Saved data entries
:::::

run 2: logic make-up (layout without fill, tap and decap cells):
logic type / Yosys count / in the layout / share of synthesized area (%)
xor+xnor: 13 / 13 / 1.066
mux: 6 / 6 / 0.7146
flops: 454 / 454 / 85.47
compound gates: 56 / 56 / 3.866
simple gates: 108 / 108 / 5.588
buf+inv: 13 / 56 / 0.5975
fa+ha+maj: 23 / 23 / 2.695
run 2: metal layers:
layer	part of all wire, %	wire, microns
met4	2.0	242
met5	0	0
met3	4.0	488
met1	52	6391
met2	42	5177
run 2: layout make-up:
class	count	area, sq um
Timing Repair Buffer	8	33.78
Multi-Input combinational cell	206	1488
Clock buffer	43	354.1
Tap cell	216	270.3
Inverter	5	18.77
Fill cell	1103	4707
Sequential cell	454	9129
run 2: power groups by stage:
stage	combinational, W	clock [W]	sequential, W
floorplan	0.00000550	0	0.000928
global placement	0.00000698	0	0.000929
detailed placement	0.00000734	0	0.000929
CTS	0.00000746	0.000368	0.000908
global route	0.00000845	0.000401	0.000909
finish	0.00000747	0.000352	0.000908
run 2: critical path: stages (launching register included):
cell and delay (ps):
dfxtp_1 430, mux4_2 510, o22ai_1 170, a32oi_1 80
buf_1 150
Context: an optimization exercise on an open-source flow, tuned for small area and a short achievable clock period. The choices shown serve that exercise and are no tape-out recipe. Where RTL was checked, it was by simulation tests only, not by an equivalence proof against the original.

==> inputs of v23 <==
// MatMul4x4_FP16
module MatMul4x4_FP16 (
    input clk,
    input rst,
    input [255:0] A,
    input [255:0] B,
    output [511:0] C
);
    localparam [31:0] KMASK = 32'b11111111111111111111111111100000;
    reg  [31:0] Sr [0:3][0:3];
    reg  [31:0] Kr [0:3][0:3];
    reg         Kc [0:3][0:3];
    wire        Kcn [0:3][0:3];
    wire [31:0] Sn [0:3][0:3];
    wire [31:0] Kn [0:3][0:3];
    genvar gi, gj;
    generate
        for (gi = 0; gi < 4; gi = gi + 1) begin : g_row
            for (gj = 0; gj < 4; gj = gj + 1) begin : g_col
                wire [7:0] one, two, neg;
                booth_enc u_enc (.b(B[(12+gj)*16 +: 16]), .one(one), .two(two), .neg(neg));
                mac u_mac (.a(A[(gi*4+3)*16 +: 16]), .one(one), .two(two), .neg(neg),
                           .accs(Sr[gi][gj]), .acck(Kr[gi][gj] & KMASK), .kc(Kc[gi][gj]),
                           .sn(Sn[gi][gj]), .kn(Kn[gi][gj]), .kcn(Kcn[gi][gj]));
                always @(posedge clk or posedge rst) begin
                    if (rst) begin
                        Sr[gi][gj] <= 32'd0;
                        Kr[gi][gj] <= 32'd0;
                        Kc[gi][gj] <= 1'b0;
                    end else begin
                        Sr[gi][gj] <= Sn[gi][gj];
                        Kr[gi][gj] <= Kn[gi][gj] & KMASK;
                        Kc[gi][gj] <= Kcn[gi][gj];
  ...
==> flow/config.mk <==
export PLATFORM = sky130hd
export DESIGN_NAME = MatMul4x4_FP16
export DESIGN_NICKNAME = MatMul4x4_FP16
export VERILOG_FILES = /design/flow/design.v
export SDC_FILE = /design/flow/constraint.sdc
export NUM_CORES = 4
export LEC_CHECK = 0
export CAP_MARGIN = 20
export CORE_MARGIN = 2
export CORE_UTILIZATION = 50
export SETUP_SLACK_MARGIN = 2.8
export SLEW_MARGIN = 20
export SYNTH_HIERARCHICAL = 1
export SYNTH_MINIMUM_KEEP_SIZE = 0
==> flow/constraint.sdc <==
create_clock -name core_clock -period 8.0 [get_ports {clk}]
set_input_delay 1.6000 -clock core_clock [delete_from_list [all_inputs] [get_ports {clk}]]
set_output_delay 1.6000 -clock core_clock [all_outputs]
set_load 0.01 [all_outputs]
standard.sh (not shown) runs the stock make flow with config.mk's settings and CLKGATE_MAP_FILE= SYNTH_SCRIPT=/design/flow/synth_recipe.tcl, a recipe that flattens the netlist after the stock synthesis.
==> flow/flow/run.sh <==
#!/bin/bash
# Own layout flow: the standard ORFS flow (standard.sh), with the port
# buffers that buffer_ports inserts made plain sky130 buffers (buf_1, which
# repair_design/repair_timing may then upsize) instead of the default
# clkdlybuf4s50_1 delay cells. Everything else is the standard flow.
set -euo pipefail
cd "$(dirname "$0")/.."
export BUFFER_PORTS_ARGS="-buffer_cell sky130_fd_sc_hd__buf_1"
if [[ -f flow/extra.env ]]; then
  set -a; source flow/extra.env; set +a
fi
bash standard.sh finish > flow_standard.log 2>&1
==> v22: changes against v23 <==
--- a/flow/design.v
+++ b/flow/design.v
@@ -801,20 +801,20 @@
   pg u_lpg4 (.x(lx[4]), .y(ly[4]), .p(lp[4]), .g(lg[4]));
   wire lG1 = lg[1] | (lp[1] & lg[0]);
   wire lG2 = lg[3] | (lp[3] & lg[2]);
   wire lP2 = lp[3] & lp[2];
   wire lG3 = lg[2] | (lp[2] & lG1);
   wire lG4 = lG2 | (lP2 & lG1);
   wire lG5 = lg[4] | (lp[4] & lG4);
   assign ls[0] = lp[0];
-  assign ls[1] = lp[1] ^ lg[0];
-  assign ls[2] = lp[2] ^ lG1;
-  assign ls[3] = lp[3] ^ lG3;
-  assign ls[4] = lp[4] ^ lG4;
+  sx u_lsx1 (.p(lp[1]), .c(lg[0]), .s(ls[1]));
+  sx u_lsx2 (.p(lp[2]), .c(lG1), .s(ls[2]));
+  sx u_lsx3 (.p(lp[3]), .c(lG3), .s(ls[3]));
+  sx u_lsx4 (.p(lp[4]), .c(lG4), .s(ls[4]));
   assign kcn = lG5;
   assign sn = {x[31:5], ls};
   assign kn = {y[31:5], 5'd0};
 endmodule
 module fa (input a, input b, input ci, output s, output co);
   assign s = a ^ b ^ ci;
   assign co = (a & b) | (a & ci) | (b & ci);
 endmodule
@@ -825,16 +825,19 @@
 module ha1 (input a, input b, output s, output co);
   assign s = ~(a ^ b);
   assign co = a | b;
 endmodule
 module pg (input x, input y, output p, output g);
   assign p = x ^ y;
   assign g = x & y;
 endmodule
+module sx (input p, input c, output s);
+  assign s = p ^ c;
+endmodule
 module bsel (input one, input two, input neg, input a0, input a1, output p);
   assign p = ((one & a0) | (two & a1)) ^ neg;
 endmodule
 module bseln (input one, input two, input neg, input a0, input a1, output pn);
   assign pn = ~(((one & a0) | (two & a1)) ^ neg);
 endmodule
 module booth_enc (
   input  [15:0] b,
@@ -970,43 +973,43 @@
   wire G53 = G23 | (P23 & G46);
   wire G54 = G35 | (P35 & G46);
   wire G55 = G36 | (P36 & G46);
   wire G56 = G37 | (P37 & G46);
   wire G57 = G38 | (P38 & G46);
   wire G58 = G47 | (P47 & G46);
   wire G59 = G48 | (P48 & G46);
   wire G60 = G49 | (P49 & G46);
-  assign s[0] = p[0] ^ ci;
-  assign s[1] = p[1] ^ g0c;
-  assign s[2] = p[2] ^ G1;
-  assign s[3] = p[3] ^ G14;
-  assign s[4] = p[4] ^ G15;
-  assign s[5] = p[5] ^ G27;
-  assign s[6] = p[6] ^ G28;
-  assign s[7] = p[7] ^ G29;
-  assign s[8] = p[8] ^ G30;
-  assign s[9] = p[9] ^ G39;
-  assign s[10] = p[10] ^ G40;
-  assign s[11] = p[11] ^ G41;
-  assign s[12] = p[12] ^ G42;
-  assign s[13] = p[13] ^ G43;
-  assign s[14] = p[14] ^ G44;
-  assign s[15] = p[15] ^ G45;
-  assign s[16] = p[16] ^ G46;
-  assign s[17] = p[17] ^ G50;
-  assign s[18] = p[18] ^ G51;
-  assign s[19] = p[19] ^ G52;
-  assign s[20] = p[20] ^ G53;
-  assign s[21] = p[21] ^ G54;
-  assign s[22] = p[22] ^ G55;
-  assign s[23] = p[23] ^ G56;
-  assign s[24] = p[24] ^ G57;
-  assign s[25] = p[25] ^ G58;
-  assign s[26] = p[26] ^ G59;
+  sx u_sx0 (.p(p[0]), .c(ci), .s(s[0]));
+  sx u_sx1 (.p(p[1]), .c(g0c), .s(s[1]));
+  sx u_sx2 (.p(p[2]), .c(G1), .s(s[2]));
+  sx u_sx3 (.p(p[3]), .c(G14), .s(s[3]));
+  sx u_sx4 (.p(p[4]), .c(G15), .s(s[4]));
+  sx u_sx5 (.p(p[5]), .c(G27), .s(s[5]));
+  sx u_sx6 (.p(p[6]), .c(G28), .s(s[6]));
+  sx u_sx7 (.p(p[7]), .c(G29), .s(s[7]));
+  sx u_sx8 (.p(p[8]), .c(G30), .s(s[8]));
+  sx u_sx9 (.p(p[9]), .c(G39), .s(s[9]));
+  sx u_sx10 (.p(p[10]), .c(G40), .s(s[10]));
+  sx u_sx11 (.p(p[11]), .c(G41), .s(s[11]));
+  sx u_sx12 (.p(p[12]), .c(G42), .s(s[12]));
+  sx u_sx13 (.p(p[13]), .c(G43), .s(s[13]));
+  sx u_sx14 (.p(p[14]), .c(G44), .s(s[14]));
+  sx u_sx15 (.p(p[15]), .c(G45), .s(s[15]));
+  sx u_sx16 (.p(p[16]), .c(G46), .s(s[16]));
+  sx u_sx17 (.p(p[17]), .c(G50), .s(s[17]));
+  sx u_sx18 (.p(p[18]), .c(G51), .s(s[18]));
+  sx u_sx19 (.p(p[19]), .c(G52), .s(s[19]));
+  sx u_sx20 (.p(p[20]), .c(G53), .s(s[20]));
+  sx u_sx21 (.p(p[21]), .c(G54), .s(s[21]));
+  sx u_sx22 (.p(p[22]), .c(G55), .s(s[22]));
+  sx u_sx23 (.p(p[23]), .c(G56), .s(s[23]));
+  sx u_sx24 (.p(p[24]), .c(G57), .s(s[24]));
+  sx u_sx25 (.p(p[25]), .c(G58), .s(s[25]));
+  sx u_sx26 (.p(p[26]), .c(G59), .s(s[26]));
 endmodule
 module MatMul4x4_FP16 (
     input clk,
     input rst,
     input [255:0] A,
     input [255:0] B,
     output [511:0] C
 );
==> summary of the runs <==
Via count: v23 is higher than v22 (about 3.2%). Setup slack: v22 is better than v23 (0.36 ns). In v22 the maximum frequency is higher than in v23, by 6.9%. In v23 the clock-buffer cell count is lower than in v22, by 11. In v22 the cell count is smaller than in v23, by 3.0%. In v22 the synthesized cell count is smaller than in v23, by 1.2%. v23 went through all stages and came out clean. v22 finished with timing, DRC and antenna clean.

:::::

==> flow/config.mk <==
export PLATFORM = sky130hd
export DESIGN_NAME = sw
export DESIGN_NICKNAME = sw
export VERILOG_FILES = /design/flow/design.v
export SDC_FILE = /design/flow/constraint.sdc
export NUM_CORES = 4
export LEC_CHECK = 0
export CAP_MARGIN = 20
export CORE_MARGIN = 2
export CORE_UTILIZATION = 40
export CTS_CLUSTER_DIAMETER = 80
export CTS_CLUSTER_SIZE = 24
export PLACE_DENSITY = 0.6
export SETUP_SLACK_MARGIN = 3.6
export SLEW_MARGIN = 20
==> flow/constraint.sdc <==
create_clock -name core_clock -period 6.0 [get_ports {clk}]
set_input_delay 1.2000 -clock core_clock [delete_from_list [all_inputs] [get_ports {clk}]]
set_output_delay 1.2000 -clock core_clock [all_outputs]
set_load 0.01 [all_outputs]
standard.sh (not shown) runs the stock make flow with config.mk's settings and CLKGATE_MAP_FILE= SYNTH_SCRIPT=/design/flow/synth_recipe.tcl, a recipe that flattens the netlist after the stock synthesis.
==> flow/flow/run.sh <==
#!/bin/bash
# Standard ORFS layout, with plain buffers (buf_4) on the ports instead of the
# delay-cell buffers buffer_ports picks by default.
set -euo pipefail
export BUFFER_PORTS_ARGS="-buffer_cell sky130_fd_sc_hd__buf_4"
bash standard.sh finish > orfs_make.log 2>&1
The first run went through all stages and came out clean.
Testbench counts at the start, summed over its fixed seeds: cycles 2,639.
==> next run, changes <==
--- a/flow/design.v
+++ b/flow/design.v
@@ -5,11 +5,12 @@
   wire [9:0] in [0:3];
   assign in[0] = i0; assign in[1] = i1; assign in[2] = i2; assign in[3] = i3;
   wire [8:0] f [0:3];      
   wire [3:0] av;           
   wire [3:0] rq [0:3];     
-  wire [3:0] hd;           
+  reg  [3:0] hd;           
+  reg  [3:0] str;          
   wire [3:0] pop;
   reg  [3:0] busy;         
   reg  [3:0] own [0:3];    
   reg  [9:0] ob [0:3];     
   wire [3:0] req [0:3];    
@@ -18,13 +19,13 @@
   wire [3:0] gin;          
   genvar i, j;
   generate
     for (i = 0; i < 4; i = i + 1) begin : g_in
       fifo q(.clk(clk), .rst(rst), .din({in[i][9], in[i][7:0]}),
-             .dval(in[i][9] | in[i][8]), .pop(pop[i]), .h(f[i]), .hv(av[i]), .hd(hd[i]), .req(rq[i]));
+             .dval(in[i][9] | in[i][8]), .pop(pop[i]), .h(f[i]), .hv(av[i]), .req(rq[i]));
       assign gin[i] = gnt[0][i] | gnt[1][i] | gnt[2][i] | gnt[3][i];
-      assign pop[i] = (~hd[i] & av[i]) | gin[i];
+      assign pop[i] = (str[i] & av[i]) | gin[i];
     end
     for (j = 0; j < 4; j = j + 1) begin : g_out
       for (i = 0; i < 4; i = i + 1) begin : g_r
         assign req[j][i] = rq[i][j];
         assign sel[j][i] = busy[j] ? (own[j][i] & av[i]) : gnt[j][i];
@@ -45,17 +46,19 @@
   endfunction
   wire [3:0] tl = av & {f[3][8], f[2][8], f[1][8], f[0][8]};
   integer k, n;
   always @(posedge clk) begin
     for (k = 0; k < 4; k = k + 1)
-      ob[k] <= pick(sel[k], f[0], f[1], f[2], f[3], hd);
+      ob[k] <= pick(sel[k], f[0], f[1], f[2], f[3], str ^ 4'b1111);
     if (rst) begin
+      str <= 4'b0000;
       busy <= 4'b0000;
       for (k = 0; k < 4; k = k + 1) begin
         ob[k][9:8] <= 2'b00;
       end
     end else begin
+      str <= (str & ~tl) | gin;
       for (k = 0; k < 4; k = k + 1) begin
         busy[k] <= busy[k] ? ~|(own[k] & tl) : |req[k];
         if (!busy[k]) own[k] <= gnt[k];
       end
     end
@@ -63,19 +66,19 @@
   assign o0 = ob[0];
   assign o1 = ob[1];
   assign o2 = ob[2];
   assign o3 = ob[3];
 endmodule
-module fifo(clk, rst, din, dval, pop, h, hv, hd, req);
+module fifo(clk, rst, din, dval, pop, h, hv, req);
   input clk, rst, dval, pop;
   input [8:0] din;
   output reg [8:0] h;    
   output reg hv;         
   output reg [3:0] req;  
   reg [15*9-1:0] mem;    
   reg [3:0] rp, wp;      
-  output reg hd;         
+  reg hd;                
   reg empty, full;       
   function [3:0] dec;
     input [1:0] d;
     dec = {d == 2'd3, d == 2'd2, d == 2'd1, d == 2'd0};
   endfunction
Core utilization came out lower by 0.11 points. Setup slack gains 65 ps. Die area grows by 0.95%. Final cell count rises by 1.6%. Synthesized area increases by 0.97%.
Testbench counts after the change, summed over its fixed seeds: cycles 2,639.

:::::

● Assignment
Every line that contains the string "cycles" should be copied from the records.

● Answer to the problem
Testbench counts at the start, summed over its fixed seeds: cycles 2,639.
Testbench counts after the change, summed over its fixed seeds: cycles 2,639.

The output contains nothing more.